Очень многие могли сравнить это торжество срытия азовских укреплений, за которое было заплачено 100000 русских солдат, с торжеством Ништадтского мира при великом дяде и, сравнивая торжества, сравнить причины их. В манифесте о мире провозглашалось: «Война прекращена в благополучный мир... Чрез оный мир границы наши таким образом распространены, что они уже претерпенным доныне самовольным набегам и разорениям более подвержены не будут, но в потребную безопасность приведены; прежние известного несчастливого Прутского трактата кондиции вовсе уничтожены, и государство наше от таких весьма обидных, предосудительных и бесславных обязательств освобождено». Но многие могли не понимать, каким образом границы распространены так, что татары не могут более в них вторгаться; многие знали, что кондиции Прутского трактата не вовсе уничтожены. Во время фейерверка на Неве горели слова: «Безопасность империи возвращена», но уже было известно, что Порта заключает союз с Швециею, а Швеция грозит войною России. После мирных торжеств весною того же года велено было все крепости, и особенно остзейские, в надлежащую исправность и оборону приводить с возможным поспешением. Было известно, что Франция подняла в Швеции антирусскую партию, и в то же время Франция посредничала при заключении мира России с Портою, и в Петербурге на придворном балу по случаю мирного торжества видели давно небывалое здесь лицо: открывал бал менуэтом с цесаревною Елисаветою Петровною французский посол маркиз Шетарди, который во время польской войны так сильно действовал в Берлине против России. Его ждали с нетерпением в Петербурге, надеялись, что с его приездом разъяснится дело и Россия успокоится насчет Швеции, но живой, ловкий, любезный маркиз относительно дел политических хранит упорное молчание. Зачем же приехал Шетарди в Россию?

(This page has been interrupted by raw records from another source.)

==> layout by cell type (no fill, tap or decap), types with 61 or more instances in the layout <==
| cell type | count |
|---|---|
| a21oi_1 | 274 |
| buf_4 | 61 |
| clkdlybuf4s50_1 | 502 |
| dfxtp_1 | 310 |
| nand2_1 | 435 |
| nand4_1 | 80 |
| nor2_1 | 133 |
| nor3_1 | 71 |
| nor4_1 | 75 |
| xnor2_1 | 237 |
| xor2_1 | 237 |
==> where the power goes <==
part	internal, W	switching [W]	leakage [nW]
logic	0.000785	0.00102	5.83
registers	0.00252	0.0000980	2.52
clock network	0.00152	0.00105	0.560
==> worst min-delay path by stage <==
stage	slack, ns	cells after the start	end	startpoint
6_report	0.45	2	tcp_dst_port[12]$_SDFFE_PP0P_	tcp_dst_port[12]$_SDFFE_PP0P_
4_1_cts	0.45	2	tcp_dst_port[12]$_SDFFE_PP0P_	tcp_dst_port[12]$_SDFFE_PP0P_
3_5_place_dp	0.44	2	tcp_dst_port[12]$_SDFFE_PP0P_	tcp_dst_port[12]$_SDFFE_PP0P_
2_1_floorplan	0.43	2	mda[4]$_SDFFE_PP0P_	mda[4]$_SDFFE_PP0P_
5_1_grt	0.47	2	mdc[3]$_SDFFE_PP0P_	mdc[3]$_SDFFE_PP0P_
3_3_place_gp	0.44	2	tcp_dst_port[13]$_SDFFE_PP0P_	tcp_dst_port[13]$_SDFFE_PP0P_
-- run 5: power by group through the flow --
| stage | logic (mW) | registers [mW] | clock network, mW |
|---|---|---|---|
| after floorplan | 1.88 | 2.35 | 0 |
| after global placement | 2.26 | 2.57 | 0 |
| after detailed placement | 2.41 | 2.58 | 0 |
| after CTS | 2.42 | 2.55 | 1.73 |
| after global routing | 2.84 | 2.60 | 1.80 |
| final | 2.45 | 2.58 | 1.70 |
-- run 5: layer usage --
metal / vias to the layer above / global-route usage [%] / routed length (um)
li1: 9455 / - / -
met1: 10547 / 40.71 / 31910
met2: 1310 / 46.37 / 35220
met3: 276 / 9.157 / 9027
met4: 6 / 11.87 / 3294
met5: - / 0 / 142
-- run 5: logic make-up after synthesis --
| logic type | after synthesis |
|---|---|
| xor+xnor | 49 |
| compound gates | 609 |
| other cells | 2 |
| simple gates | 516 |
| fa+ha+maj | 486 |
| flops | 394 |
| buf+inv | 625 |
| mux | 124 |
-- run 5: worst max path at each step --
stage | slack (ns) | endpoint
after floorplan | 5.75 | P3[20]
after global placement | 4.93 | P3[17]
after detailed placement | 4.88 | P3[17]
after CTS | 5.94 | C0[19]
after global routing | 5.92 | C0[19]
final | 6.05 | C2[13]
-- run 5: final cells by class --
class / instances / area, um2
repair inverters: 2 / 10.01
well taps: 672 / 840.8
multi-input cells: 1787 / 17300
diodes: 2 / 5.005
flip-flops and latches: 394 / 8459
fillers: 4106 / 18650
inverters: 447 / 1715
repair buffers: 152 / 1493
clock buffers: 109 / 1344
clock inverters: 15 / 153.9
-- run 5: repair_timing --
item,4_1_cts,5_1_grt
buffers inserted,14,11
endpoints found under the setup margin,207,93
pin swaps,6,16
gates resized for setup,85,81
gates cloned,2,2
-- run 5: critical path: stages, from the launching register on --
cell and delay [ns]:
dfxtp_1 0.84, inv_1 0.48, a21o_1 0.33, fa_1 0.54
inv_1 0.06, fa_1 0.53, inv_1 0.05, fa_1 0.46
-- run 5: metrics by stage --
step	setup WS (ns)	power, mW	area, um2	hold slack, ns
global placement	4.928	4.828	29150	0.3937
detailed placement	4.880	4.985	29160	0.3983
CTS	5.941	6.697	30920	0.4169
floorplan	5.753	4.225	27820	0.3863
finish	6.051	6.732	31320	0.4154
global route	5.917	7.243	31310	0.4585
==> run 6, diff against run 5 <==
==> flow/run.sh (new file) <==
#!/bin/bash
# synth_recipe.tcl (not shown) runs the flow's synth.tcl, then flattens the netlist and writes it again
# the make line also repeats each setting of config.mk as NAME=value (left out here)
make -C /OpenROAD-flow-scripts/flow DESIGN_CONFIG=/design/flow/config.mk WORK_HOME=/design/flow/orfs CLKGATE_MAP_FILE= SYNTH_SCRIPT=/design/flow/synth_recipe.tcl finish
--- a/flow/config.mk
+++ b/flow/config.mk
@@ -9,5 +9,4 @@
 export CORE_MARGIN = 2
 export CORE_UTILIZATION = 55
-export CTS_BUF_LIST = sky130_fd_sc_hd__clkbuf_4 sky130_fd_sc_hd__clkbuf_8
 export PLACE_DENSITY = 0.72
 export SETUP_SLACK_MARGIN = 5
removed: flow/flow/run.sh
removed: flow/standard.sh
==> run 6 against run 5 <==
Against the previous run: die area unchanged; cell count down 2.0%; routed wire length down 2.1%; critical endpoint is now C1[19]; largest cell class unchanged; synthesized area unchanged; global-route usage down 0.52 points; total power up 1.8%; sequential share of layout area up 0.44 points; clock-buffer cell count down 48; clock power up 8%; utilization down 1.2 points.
This design comes from an exercise in tuning for small area on the open sky130 flow, not from production work.
In this exercise RTL edits were held to simulation tests only and were not proved equivalent to the original.
Power and IR drop assume default switching activity. The clock port is modelled as an ideal driver; clocking choices that lean on that would not hold on a real chip.

<file path="config.mk">
export PLATFORM = sky130hd
export DESIGN_NAME = chip8
export DESIGN_NICKNAME = chip8
export VERILOG_FILES = /design/flow/design.v
export SDC_FILE = /design/flow/constraint.sdc
export NUM_CORES = 4
export LEC_CHECK = 0
export CAP_MARGIN = 20
export CORE_MARGIN = 2
export CORE_UTILIZATION = 65
export SLEW_MARGIN = 20
</file>
<file path="constraint.sdc">
create_clock -name core_clock -period 10.0 [get_ports {clk}]
set_input_delay 2.0000 -clock core_clock [delete_from_list [all_inputs] [get_ports {clk}]]
set_output_delay 2.0000 -clock core_clock [all_outputs]
set_load 0.01 [all_outputs]
</file>
From an optimization exercise on the open Yosys and OpenROAD flow, aimed at small area; shortcuts taken in it are not production practice.
Where RTL was checked, it was by simulation tests only, not by an equivalence proof against the original.
Power figures rest on the tool's default switching activity, not on a simulated workload.

==> inputs of 12-16 <==
// cpu
module cpu (
  input clk, rst,
  input [15:0] in_port,
  output wire [15:0] out_port,
  output wire [17:0] imem_addr,
  input  [31:0] imem_data,
  output wire [18:0] dmem_addr,
  output wire dmem_we,
  output wire [15:0] dmem_wdata,
  input  [15:0] dmem_rdata
);
export LEC_CHECK = 0
export ABC_AREA = 1
export CAP_MARGIN = 20
export CORE_MARGIN = 2
export CORE_UTILIZATION = 50
export CTS_BUF_LIST = sky130_fd_sc_hd__clkbuf_4
export SLEW_MARGIN = 20
create_clock -name core_clock -period 10.0 [get_ports {clk}]
standard.sh (not shown) runs the stock make flow with config.mk's settings and CLKGATE_MAP_FILE= SYNTH_SCRIPT=/design/flow/synth_recipe.tcl, a recipe that flattens the netlist after the stock synthesis.
==> flow/flow/run.sh <==
#!/bin/bash
# The standard layout (standard.sh), with three changes:
#  - synthesis: the standard flow's own synthesis script (synth_recipe.tcl, i.e. ORFS
#    synthesis without fsm/share, flattened, function nets renamed), except
#    that ABC maps the combinational logic with flow/abc.script (area-oriented
#    &nf mapping) instead of ORFS's abc script. Flip-flops are mapped before
#    ABC runs, so the registers are exactly the standard synthesis's.
#  - the port buffers that buffer_ports inserts use the smallest buffer cell
#    (buf_1) instead of the resizer's default pick (clkdlybuf4s50_1); every
#    port still gets its buffer, and repair_design resizes any that need it;
#  - clock tree: clkbuf_16 buffers, sink clusters of up to 24 flip-flops
#    within 100 um, no dummy loads.
# Each tool's output goes to a log file in this folder (and ORFS's logs).
set -euo pipefail
W=$(pwd)
export BUFFER_PORTS_ARGS="-buffer_cell sky130_fd_sc_hd__buf_1"
export CTS_ARGS="-sink_clustering_enable -repair_clock_nets -dont_use_dummy_load -buf_list sky130_fd_sc_hd__clkbuf_16 -sink_clustering_size 24 -sink_clustering_max_diameter 100"
export FLOW_ABC_SCRIPT="$W/flow/abc.script"
# ORFS synth.tcl with only the abc call's script replaced
sed 's|^  log_cmd abc {\*}\$abc_args$|  log_cmd abc -script $::env(FLOW_ABC_SCRIPT) {*}[lrange $abc_args 2 end]|' \
  "$FLOW_HOME/scripts/synth.tcl" > "$W/flow_synth_orfs.tcl"
grep -q 'FLOW_ABC_SCRIPT' "$W/flow_synth_orfs.tcl"
sed "s|source \$::env(SCRIPTS_DIR)/synth.tcl|source $W/flow_synth_orfs.tcl|" \
  "$W/synth_recipe.tcl" > "$W/flow_synth.tcl"
grep -q 'flow_synth_orfs.tcl' "$W/flow_synth.tcl"
bash standard.sh SYNTH_SCRIPT="$W/flow_synth.tcl" synth > synth.log 2>&1
bash standard.sh > standard.log 2>&1
==> flow/flow/abc.script <==
strash
balance
rewrite
refactor
balance
rewrite
rewrite -z
balance
refactor -z
rewrite -z
balance
dch -f
&get -n
&st
&dch
&nf -R 1000
&put
topo
==> 04-01 (differences from 12-16) <==
--- a/flow/design.v
+++ b/flow/design.v
@@ -8,10 +8,24 @@
   output wire [18:0] dmem_addr,
   output wire dmem_we,
   output wire [15:0] dmem_wdata,
   input  [15:0] dmem_rdata
 );
+  function [32:0] radd;
+    input [31:0] x, y;
+    input cin;
+    integer k;
+    reg c;
+    begin
+      c = cin;
+      for (k = 0; k < 32; k = k + 1) begin
+        radd[k] = x[k] ^ y[k] ^ c;
+        c = (x[k] & y[k]) | (c & (x[k] ^ y[k]));
+      end
+      radd[32] = c;
+    end
+  endfunction
   reg [31:0] pc;
   reg [31:1] sp_out;
   reg [15:0] regfile [0:7];
   reg [7:0] rvalid;
   reg [15:0] out_r;
@@ -19,11 +33,11 @@
   reg halted;
   reg [4:0] bubble;           
   reg [2:0] fstate;
   reg mstate;
   reg [31:0] id_instr;
-  reg id_tx, ex_tx, me_tx, wb_tx;
+  reg id_tx, ex_tx, me_tx;
   reg [31:0] ex_instr;
   reg me_call, me_int, me_ret, me_out, me_skipM, me_push, me_pop, me_wr, me_skipW;
   reg [2:0] me_rdst;
   reg [15:0] me_rs, me_s2;
   reg wb_out;
@@ -32,10 +46,11 @@
   wire stallD, stallE, extendM, extendF, flushD, flushE, flushM;
   assign stallE = halted;
   wire dirtyW = bW;
   wire dirtyM = bM | flushM;
   wire dirtyE = bE | stallE | extendM | flushM | flushE;
+  wire dirtyF = bF | stallD | stallE | extendM | flushM | flushE | flushD;
   wire keepF  = stallD | stallE | extendM | extendF;
   reg [4:0] nb, nextBubble;
   always @(*) begin
     if (flushM) nb = {4'b1111, bW};
     else if (flushE) nb = {3'b111, bM, bW};
@@ -93,31 +108,34 @@
   wire ex_skipE, ex_skipM, ex_push, ex_pop, ex_wr, ex_skipW;
   wire [2:0] ex_branch, ex_func;
   assign {ex_hlt, ex_call, ex_int, ex_ret, ex_branch, ex_setC, ex_load, ex_in, ex_out,
           ex_imm1, ex_imm2, ex_skipE, ex_func, ex_skipM, ex_push, ex_pop, ex_wr, ex_skipW} = code;
   wire ex_valid = !dirtyE;
-  wire me_fv = !(bM || me_skipW);
-  wire s1_imm = ex_in || ex_imm1 || ex_call;
-  wire s1_me = !s1_imm && me_fv && ex_rs1 == me_rdst;
-  wire s1_rf = !(s1_imm || s1_me);
-  wire s2_me = me_fv && ex_rs2 == me_rdst;
-  wire s2_rf = !s2_me;
-  reg [15:0] s1, s2;
+  reg [15:0] rf1, rf2;
   integer j;
   always @(*) begin
-    s1 = ({16{s1_imm}} & ex_imm) | ({16{s1_me}} & me_rs);
-    s2 = {16{s2_me}} & me_rs;
+    rf1 = 16'd0;
+    rf2 = 16'd0;
     for (j = 0; j < 8; j = j + 1) begin
-      s1 = s1 | (regfile[j] & {16{s1_rf && rvalid[j] && ex_rs1 == j}});
-      s2 = s2 | (regfile[j] & {16{s2_rf && rvalid[j] && ex_rs2 == j}});
+      rf1 = rf1 | (regfile[j] & {16{rvalid[j] && ex_rs1 == j}});
+      rf2 = rf2 | (regfile[j] & {16{rvalid[j] && ex_rs2 == j}});
     end
   end
+  wire me_fv = !(bM || me_skipW);
+  reg [15:0] s1, s2;
+  always @(*) begin
+    if (ex_in || ex_imm1 || ex_call) s1 = ex_imm;
+    else if (me_fv && ex_rs1 == me_rdst) s1 = me_rs;
+    else s1 = rf1;
+    if (me_fv && ex_rs2 == me_rdst) s2 = me_rs;
+    else s2 = rf2;
+  end
   wire [15:0] a = s1;
   wire [15:0] b = ex_imm2 ? ex_imm : s2;
   wire do_sub = (ex_func == 3'b001);
   wire do_inc = (ex_func == 3'b010);
-  wire [15:0] addb = (do_inc || ex_skipE) ? {14'd0, ex_int, ex_int} : (do_sub ? ~b : b);
+  wire [15:0] addb = (do_inc || ex_skipE) ? 16'd0 : (do_sub ? ~b : b);
   wire [16:0] sum = {1'b0, a} + {1'b0, addb} + {16'd0, do_sub | do_inc};
   reg [15:0] r;
   reg co;
   always @(*) begin
     case (ex_func)
@@ -211,40 +229,25 @@
   wire memJump = (me_call || me_ret) && offset;
   wire memInt = me_int && offset;
   assign flushE = memJump || memInt || halted;
   wire callJ = !bM && mstate && me_call;
   wire extM = !bM && !mstate && mcont;
-  wire [16:0] isel = ({17{jumpF}} & {ex_tx, ex_imm}) | ({17{callJ}} & {wb_tx, wb_wd}) |
+  wire [16:0] isel = ({17{jumpF}} & {ex_tx, ex_imm}) | ({17{callJ}} & {me_tx, me_rs}) |
                      ({17{extM}} & 17'h1FFFE);
   wire pcin = !(jumpF || callJ || extM);
-  wire [9:0] lo9 = {1'b0, pc[10:2]} + {1'b0, isel[8:0]} + {9'd0, pcin};
-  wire [8:0] up0 = {1'b0, pc[18:11]} + {1'b0, isel[16:9]};
-  wire [8:0] up1 = {1'b0, pc[18:11]} + {1'b0, isel[16:9]} + 9'd1;
-  wire [8:0] up = lo9[9] ? up1 : up0;
-  wire [17:0] pcLo = {up, lo9[8:0]};
-  wire hi_en = pcLo[17] ^ isel[16];
-  reg [12:0] pcHi;
-  reg hc;
-  integer h;
-  always @(*) begin
-    hc = hi_en;
-    for (h = 0; h < 13; h = h + 1) begin
-      pcHi[h] = pc[19 + h] ^ hc;
-      hc = hc & (pc[19 + h] ^ isel[16]);
-    end
-  end
-  wire [29:0] pcA = {pcHi, pcLo[16:0]};
-  wire [15:0] me_wd = (me_skipM || me_int || me_call) ? me_rs : dmem_rdata;
+  wire [29:0] pcA = pc[31:2] + {{13{isel[16]}}, isel} + {29'd0, pcin};
+  wire [15:0] me_wd = (me_skipM || me_int) ? me_rs : dmem_rdata;
   wire rf_we = !dirtyM && !me_skipW;
   wire [15:0] pcm8_lo = {pcA[13:0], pc[1:0]};
   assign dmem_we = !dirtyM && !me_skipM && me_wr;
   assign dmem_addr = me_stk ? spv[19:1] : me_rs[15:1];
   assign dmem_wdata = ((me_call || me_int) && !offset) ? pcm8_lo : me_s2;
   reg fetch;
   reg [1:0] fetchSrc;
   reg [2:0] nfstate;
-  wire fvalid = !bF;
+  wire fvalid = !dirtyF;
+  wire throwF = flushM | flushE | flushD;
   always @(*) begin
     fetch = 1'b0;
     fetchSrc = 2'b00;
     if (fvalid)
       case (fstate)
@@ -256,35 +259,36 @@
       endcase
     if (memExpt1) nfstate = 3'b100;
     else if (memExpt2) nfstate = 3'b101;
     else if (memInt) nfstate = 3'b011;
     else if (fstate == 3'b000) nfstate = 3'b010;
+    else if (throwF) nfstate = 3'b001;
     else if (fvalid) nfstate = 3'b001;
     else nfstate = fstate;
   end
   assign extendF = fetch;
   always @(posedge clk or negedge rst)
     if (!rst) fstate <= 3'b000;
     else fstate <= nfstate;
-  wire intJ = !bM && mstate && me_int;
+  wire [32:0] iaddr_w = radd({16'd0, wb_wd}, 32'd3, 1'b0);
+  wire [17:0] iaddr_int = iaddr_w[17:0];
   reg [17:0] iaddr;
   always @(*) begin
     if (fetch)
       case (fetchSrc)
         2'b00: iaddr = 18'd0;
         2'b01: iaddr = 18'd1;
         2'b10: iaddr = 18'd2;
-        default: iaddr = pc[19:2];    
+        default: iaddr = iaddr_int;
       endcase
     else if (fstate == 3'b000) iaddr = 18'd0;
     else iaddr = pc[19:2];
   end
   assign imem_addr = iaddr;
   always @(posedge clk)
     if (!keepF || fetch)
-      pc <= fetch ? imem_data : ((memJump && me_ret) ? {wb_wd, dmem_rdata} :
-                                 (intJ ? {pcA[29:18], 1'b0, wb_tx, wb_wd, pc[1:0]} : {pcA, pc[1:0]}));
+      pc <= fetch ? imem_data : ((memJump && me_ret) ? {wb_wd, dmem_rdata} : {pcA, pc[1:0]});
   wire f_is_in = (imem_data[31:27] == 5'b00011);
   wire f_is_br = (imem_data[31:29] == 3'b110);    
   wire f_is_call = (imem_data[31:27] == 5'b11100);
   wire [16:0] f_t = {imem_data[15], imem_data[15:0]} + (f_is_call ? 17'h1FFFD : 17'h1FFFE);
   always @(posedge clk)
@@ -296,22 +300,22 @@
   always @(posedge clk) begin
     ex_instr <= id_instr;
     ex_tx <= id_tx;
   end
   always @(posedge clk) begin
-    if (!extendM)
+    if (!extendM) begin
       {me_call, me_int, me_ret, me_out, me_skipM, me_push, me_pop, me_wr, me_skipW} <=
         {ex_call, ex_int, ex_ret, ex_out, ex_skipM, ex_push, ex_pop, ex_wr, ex_skipW};
-    me_rs <= r;
-    me_tx <= ex_int ? sum[16] : ex_tx;
+      me_rs <= r;
+      me_tx <= ex_tx;
+    end
     me_rdst <= ex_rdst;
     me_s2 <= extendM ? pcA[29:14] : s2;
   end
   always @(posedge clk) begin
     wb_out <= me_out;
     wb_wd <= me_wd;
-    wb_tx <= me_tx;
   end
   always @(posedge clk)
     if (rf_we)
       regfile[me_rdst] <= me_wd;
   always @(posedge clk or negedge rst)
==> flow/flow/run.sh (replaced) <==
#!/bin/bash
# The standard layout (standard.sh: standard synthesis, floorplan,
# placement, CTS, routing), with two changes:
#  - the port buffers that buffer_ports inserts use the smallest buffer cell
#    (buf_1) instead of the resizer's default pick (clkdlybuf4s50_1); every
#    port still gets its buffer, and repair_design resizes any that need it;
#  - clock tree: clkbuf_8 buffers, sink clusters of up to 16 flip-flops within
#    80 um, no dummy loads.
export BUFFER_PORTS_ARGS="-buffer_cell sky130_fd_sc_hd__buf_1"
export CTS_ARGS="-sink_clustering_enable -repair_clock_nets -dont_use_dummy_load -buf_list sky130_fd_sc_hd__clkbuf_8 -sink_clustering_size 16 -sink_clustering_max_diameter 80"
bash standard.sh > standard.log 2>&1
--- a/flow/config.mk
+++ b/flow/config.mk
@@ -6,8 +6,8 @@
 export NUM_CORES = 4
 export LEC_CHECK = 0
 export ABC_AREA = 1
 export CAP_MARGIN = 20
 export CORE_MARGIN = 2
-export CORE_UTILIZATION = 50
+export CORE_UTILIZATION = 40
 export CTS_BUF_LIST = sky130_fd_sc_hd__clkbuf_4
 export SLEW_MARGIN = 20
removed: flow/flow/abc.script
==> comparison table <==
                                                                   12-16        04-01
Outcome                                         timing/DRC/antenna clean  timing/DRC/antenna clean
Number of placement rows                                              69           82
Final wirelength                                                63400 um     74300 um
Count of multi-input gates                                          1264         1592
Via count of the routed design                                     15330        18336
Share of synthesized area spent on multiplexers                    3.47%        1.41%
Global-route met3 utilization                                      6.45%        5.11%
Instance area after placement                                 19700 um^2   21800 um^2
Post-route worst setup slack                                     1460 ps      2550 ps
Non-clock inverter count                                              66          329
Violation count after the first detailed-routing iteration          2271         2154
Power Dens Cells                                             233 nW/um^2  236 nW/um^2
Cts bufs inserted                                                     19           28
Effective utilization at floorplan                                 51.0%        40.7%
Worst-case hold path end point                              ex_instr[14]       wb_out
Die area                                                      37900 um^2   53000 um^2
Capturing point of the worst reg2reg path                         pc[31]           fc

Французский агент Лалли в записке своей о положении России, поданной кардиналу Флери, говорил: «Я не могу дать более простой и в то же время более верной идеи о России, как сравнив ее с ребенком, который оставался в утробе матери гораздо долее обыкновенного срока, рос там в продолжение нескольких лети, вышед наконец на свет, открывает глаза, протягивает руки и ноги, но не умеет ими пользоваться; чувствует свои силы, но не знает, какое сделать из них употребление. Нет ничего удивительного, что народ в таком состоянии допускает управлять собою первому встречному. Немцы (если можно так назвать сборище датчан, пруссаков, вестфальцев, голштинцев, ливонцев и курляндцев) были этими первыми встречными. Венский двор умел воспользоваться таким положением нации, и можно сказать, что он управлял петербургским двором с самого восшествия на престол нынешней царицы». Лалли оканчивает свою записку так: «Россия подвержена столь быстрым и столь чрезвычайным переворотам, что выгоды Франции требуют необходимо иметь лицо, которое бы готово было извлечь из того выгоды для своего государя».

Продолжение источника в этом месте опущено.